After working in pond construction, aquaponics, and county fisheries data systems, I saw a clear pattern:

Farmers work hard.
They invest money.
They want to succeed.

But they often make decisions without:

  • Proper water testing

  • Clear feeding schedules

  • Stocking density guidance

  • Record-keeping systems

  • Structured production plans

And when these pieces are missing, problems multiply:

  • Ammonia spikes

  • Slow fish growth

  • Disease outbreaks

  • Poor feed conversion

  • Low market weight

The issue is not effort.
It is clarity.

What Memeilo Really Is

Memeilo is a practical aquaculture knowledge platform built from field experience — not theory alone.

Everything shared comes from:

  • Real pond setups

  • Water quality testing

  • System improvements

  • Tool performance checks

  • Farm-level results

If we review a pond pump, we look at oxygenation impact.
If we review fish feed, we examine feed conversion and waste levels.
If we guide pond building, we focus on slope, drainage, and long-term durability.

Because ponds are systems. Not separate parts.


Lessons From Building Ponds

One lesson I learned early: pond design affects everything.

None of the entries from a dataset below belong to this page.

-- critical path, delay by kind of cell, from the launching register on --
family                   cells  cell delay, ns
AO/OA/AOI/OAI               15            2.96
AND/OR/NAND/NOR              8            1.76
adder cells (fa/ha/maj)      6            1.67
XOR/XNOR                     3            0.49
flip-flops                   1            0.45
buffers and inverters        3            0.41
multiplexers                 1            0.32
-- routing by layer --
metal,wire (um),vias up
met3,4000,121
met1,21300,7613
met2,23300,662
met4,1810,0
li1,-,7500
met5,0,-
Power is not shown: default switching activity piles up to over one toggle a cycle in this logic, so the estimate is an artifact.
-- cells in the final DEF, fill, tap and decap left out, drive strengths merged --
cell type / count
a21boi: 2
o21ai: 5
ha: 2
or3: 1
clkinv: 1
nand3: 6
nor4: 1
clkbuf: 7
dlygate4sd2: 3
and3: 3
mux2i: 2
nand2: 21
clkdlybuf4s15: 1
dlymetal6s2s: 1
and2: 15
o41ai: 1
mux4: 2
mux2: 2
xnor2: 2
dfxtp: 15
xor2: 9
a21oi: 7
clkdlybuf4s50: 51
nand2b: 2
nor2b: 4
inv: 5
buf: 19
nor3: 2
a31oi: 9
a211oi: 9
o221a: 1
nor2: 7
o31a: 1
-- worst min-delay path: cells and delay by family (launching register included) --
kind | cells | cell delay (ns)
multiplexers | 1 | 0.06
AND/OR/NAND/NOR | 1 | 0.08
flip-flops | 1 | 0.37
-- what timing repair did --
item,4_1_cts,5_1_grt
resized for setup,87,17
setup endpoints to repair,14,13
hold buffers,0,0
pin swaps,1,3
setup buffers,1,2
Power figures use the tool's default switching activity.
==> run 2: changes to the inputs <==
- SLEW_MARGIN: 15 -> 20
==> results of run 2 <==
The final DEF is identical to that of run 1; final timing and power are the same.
## config.mk

```make
export PLATFORM = sky130hd
export DESIGN_NAME = bcd_timekeeper_flat
export DESIGN_NICKNAME = d
export VERILOG_FILES = /design/src/rtl/bcd_timekeeper_if.sv /design/src/rtl/bcd_timekeeper.sv /design/src/flat_wrapper.sv
export SDC_FILE = /design/constraint.sdc
export NUM_CORES = 1
export LEC_CHECK = 0
export ABC_AREA = 1
export CORE_ASPECT_RATIO = 0.8
export CORE_UTILIZATION = 52
export DETAILED_ROUTE_END_ITERATION = 6
export PLACE_DENSITY = 0.77
export SYNTH_ARGS = -nofsm -noshare
export SYNTH_HDL_FRONTEND = slang
export SYNTH_SLANG_ARGS = --single-unit
```

## constraint.sdc

```tcl
create_clock -name clk -period 1.74 [get_ports clk]
set_clock_uncertainty 0.1 [all_clocks]
set_input_delay 0.261 -clock clk [delete_from_list [all_inputs] [get_ports clk]]
set_output_delay 0.261 -clock clk [all_outputs]
set_load 0.005 [all_outputs]
```
**config.mk**
```make
export PLATFORM = sky130hd
export DESIGN_NAME = fft_frame_scheduler
export DESIGN_NICKNAME = d
export VERILOG_FILES = /design/src/rtl/fft_frame_scheduler.sv
export SDC_FILE = /design/constraint.sdc
export NUM_CORES = 2
export LEC_CHECK = 0
export BUFFER_PORTS_ARGS = -buffer_cell sky130_fd_sc_hd__buf_2
export CAP_MARGIN = 20
export CORE_AREA = 5 5 616 618
export DETAILED_ROUTE_END_ITERATION = 7
export DIE_AREA = 0 0 621 623
export GPL_TIMING_DRIVEN = 0
export PLACE_DENSITY = 0.39
export SYNTH_ARGS = -nofsm -noshare
export SYNTH_HDL_FRONTEND = slang
export SYNTH_SLANG_ARGS = --single-unit
```
**constraint.sdc**
```tcl
create_clock -name clk -period 3.15 [get_ports clk]
set_input_delay 0 -clock clk [delete_from_list [all_inputs] [get_ports clk]]
set_output_delay 0 -clock clk [all_outputs]
set_load 0.01 [all_outputs]
```
[config.mk]
export PLATFORM = sky130hd
export DESIGN_NAME = obi_protocol_monitor_flat
export DESIGN_NICKNAME = d
export VERILOG_FILES = /design/src/rtl/obi_protocol_monitor_if.sv /design/src/rtl/obi_protocol_monitor.sv /design/src/flat_wrapper.sv
export SDC_FILE = /design/constraint.sdc
export NUM_CORES = 1
export LEC_CHECK = 0
export CAP_MARGIN = 0
export CORE_MARGIN = 5
export CORE_UTILIZATION = 50
export CTS_BUF_LIST = sky130_fd_sc_hd__clkbuf_4 sky130_fd_sc_hd__clkbuf_8 sky130_fd_sc_hd__clkbuf_16
export CTS_CLUSTER_SIZE = 24
export DETAILED_ROUTE_END_ITERATION = 16
export PLACE_DENSITY = 0.87
export SLEW_MARGIN = 20
export SYNTH_ARGS = -nofsm -noshare
export SYNTH_HDL_FRONTEND = slang
export SYNTH_SLANG_ARGS = --single-unit
[constraint.sdc]
create_clock -name clk_i -period 3.7 [get_ports clk_i]
set_input_delay 0.925 -clock clk_i [delete_from_list [all_inputs] [get_ports clk_i]]
set_output_delay 0.925 -clock clk_i [all_outputs]
set_load 0.02 [all_outputs]
[src/rtl/obi_protocol_monitor_if.sv]
// One OBI manager link: address/write channel plus response channel.
// A monitor modport exposes every signal read-only so taps can never drive the bus.
interface obi_protocol_monitor_if #(
    parameter int ADDR_WIDTH = 32,
    parameter int DATA_WIDTH = 32
) ();
    logic                      req;
    logic                      gnt;
    logic [ADDR_WIDTH-1:0]     addr;
    logic                      we;
    logic [DATA_WIDTH/8-1:0]   be;
    logic [DATA_WIDTH-1:0]     wdata;
    logic                      rvalid;
    logic                      rready;
    logic [DATA_WIDTH-1:0]     rdata;
    logic                      err;

    modport master (
        output req, addr, we, be, wdata, rready,
        input  gnt, rvalid, rdata, err
    );

    modport slave (
        input  req, addr, we, be, wdata, rready,
        output gnt, rvalid, rdata, err
    );

    modport monitor (
        input req, gnt, addr, we, be, wdata, rvalid, rready, rdata, err
    );
endinterface

[src/rtl/obi_protocol_monitor.sv]
// OBI compliance monitor: handshake stability, R-5 ordering, overflow and response timeout checks.
// Flags/capture register one cycle after detection, irq one cycle later; passive, never back-pressures.
module obi_protocol_monitor #(
    parameter int ADDR_WIDTH      = 32,
    parameter int DATA_WIDTH      = 32,
    parameter int MAX_OUTSTANDING = 4,
    parameter int TIMEOUT_CYCLES  = 256,
    localparam int CNT_WIDTH      = $clog2(MAX_OUTSTANDING + 1)
) (
    input  logic                        clk_i,
    input  logic                        rst_i,
    input  logic                        clear_i,
    obi_protocol_monitor_if.monitor     obi,
    output logic [CNT_WIDTH-1:0]        outstanding_o,
    output logic [6:0]                  violation_o,
    output logic                        first_valid_o,
    output logic [2:0]                  first_code_o,
    output logic [ADDR_WIDTH-1:0]       first_addr_o,
    output logic [31:0]                 first_time_o,
    output logic                        irq_o
);
    localparam int BE_WIDTH = DATA_WIDTH / 8;
    localparam int TW       = (TIMEOUT_CYCLES > 0) ? $clog2(TIMEOUT_CYCLES + 1) : 1;
    localparam logic [CNT_WIDTH-1:0] CNT_MAX = CNT_WIDTH'(MAX_OUTSTANDING);
    localparam logic [TW-1:0]        T_MAX   = TW'(TIMEOUT_CYCLES);
    localparam logic [TW-1:0]        T_LAST  = TW'((TIMEOUT_CYCLES > 0) ? TIMEOUT_CYCLES - 1 : 0);

    logic                   prev_pend;
    logic                   prev_rsp_pend;
    logic [ADDR_WIDTH-1:0]  prev_addr;
    logic                   prev_we;
    logic [BE_WIDTH-1:0]    prev_be;
    logic [DATA_WIDTH-1:0]  prev_wdata;
    logic [DATA_WIDTH-1:0]  prev_rdata;
    logic                   prev_err;

    logic [CNT_WIDTH-1:0]   cnt_q, cnt_d;
    logic [TW-1:0]          timer_q, timer_d;
    logic [31:0]            cycle_cnt;

    logic                   acc, rsp, rsp_ok, cnt_zero, take;
    logic [6:0]             det;
    logic [2:0]             first_idx;

    assign outstanding_o = cnt_q;

    always_comb begin
        acc      = obi.req & obi.gnt;
        rsp      = obi.rvalid & obi.rready;
        cnt_zero = (cnt_q == '0);
        rsp_ok   = rsp & ~cnt_zero;

        det    = '0;
        det[0] = prev_pend & ~obi.req;
        det[1] = prev_pend & obi.req &
                 ({obi.addr, obi.we, obi.be} != {prev_addr, prev_we, prev_be});
        det[2] = prev_pend & obi.req & prev_we & (obi.wdata != prev_wdata);
        det[3] = prev_rsp_pend &
                 (~obi.rvalid | ({obi.rdata, obi.err} != {prev_rdata, prev_err}));
        // A grant in this same cycle does not make an early response legal.
        det[4] = obi.rvalid & cnt_zero;
        det[5] = acc & (cnt_q == CNT_MAX) & ~rsp_ok;

        cnt_d = cnt_q;
        if (acc & ~rsp_ok & (cnt_q != CNT_MAX)) begin
            cnt_d = cnt_q + CNT_WIDTH'(1);
        end else if (rsp_ok & ~acc) begin
            cnt_d = cnt_q - CNT_WIDTH'(1);
        end

        // Timer saturates so a single stall raises the timeout exactly once.
        timer_d = '0;
        if ((TIMEOUT_CYCLES != 0) && !rsp && !cnt_zero) begin
            timer_d = (timer_q == T_MAX) ? T_MAX : timer_q + TW'(1);
            det[6]  = (timer_q == T_LAST);
        end

        first_idx = '0;
        for (int i = 6; i >= 0; i--) begin
            if (det[i]) begin
                first_idx = 3'(i);
            end
        end

        take = (|det) & (~first_valid_o | clear_i);
    end

    always_ff @(posedge clk_i) begin
        if (rst_i) begin
            prev_pend     <= 1'b0;
            prev_rsp_pend <= 1'b0;
            prev_addr     <= '0;
            prev_we       <= 1'b0;
            prev_be       <= '0;
            prev_wdata    <= '0;
            prev_rdata    <= '0;
            prev_err      <= 1'b0;
            cnt_q         <= '0;
            timer_q       <= '0;
            cycle_cnt     <= '0;
            violation_o   <= '0;
            irq_o         <= 1'b0;
            first_valid_o <= 1'b0;
            first_code_o  <= '0;
            first_addr_o  <= '0;
            first_time_o  <= '0;
        end else begin
            prev_pend     <= obi.req & ~obi.gnt;
            prev_rsp_pend <= obi.rvalid & ~obi.rready;
            prev_addr     <= obi.addr;
            prev_we       <= obi.we;
            prev_be       <= obi.be;
            prev_wdata    <= obi.wdata;
            prev_rdata    <= obi.rdata;
            prev_err      <= obi.err;
            cnt_q         <= cnt_d;
            timer_q       <= timer_d;
            cycle_cnt     <= cycle_cnt + 32'd1;
            // A violation coinciding with clear survives it.
            violation_o   <= (clear_i ? 7'd0 : violation_o) | det;
            irq_o         <= |violation_o;
            if (take) begin
                first_valid_o <= 1'b1;
                first_code_o  <= first_idx;
                first_addr_o  <= obi.addr;
                first_time_o  <= cycle_cnt;
            end else if (clear_i) begin
                first_valid_o <= 1'b0;
                first_code_o  <= '0;
                first_addr_o  <= '0;
                first_time_o  <= '0;
            end
        end
    end
endmodule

In one lined pond project, the base was flat. Waste accumulated at random points. Water became cloudy. Growth slowed.

We redesigned the bottom with a slight slope toward a drainage point — about 3%.

Within weeks:

  • Sludge collection improved

  • Water clarity increased

  • Fish feeding response improved

  • Growth rates stabilized

The difference was not expensive equipment.

It was structure.

Small design decisions change outcomes.

Fish Health Always Starts With Water

Fish cannot complain. But water tells the story.

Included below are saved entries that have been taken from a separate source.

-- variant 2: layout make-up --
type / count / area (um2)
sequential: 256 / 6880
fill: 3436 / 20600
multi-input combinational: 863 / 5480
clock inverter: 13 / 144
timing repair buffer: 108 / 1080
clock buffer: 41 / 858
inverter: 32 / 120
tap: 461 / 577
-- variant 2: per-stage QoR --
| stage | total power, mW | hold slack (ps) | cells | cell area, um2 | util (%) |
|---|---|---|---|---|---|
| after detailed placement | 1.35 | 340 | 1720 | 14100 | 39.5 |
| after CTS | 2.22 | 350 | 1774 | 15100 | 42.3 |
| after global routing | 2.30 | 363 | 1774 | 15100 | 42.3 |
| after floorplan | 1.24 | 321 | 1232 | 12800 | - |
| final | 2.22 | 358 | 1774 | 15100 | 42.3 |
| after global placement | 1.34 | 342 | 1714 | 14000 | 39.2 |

When dissolved oxygen drops:

  • Fish gasp at the surface.

  • Feeding reduces.

  • Stress increases.

When ammonia rises:

  • Gills become irritated.

  • Immunity weakens.

  • Disease risk increases.

In monitored ponds where oxygen stayed above 5 mg/L, survival rates improved significantly compared to unmanaged systems.

Simple tools.
Consistent checks.
Clear routines.

That is what prevents loss.

Why Systems Thinking Matters

Many farmers focus on one issue at a time:

“Maybe it’s the feed.”
“Maybe it’s the weather.”
“Maybe it’s disease.”

But aquaculture works as one connected system:

  • Pond design

  • Water quality

  • Feeding regime

  • Monitoring tools

  • Market timing

When one part fails, others follow.

Memeilo exists to help farmers see the full picture — and manage it step by step.

Information Should Do More

I believe knowledge should not stay in reports or offices.

It should:

Improve ponds.
Protect fish.
Increase productivity.
Strengthen livelihoods.
Create real alternatives in vulnerable regions.

Aquaculture has the power to transform communities — but only when information is practical, structured, and easy to apply.

That is why Memeilo exists.

Not just as a website.

But as a bridge — between science and real ponds, between data and daily decisions, between potential and performance.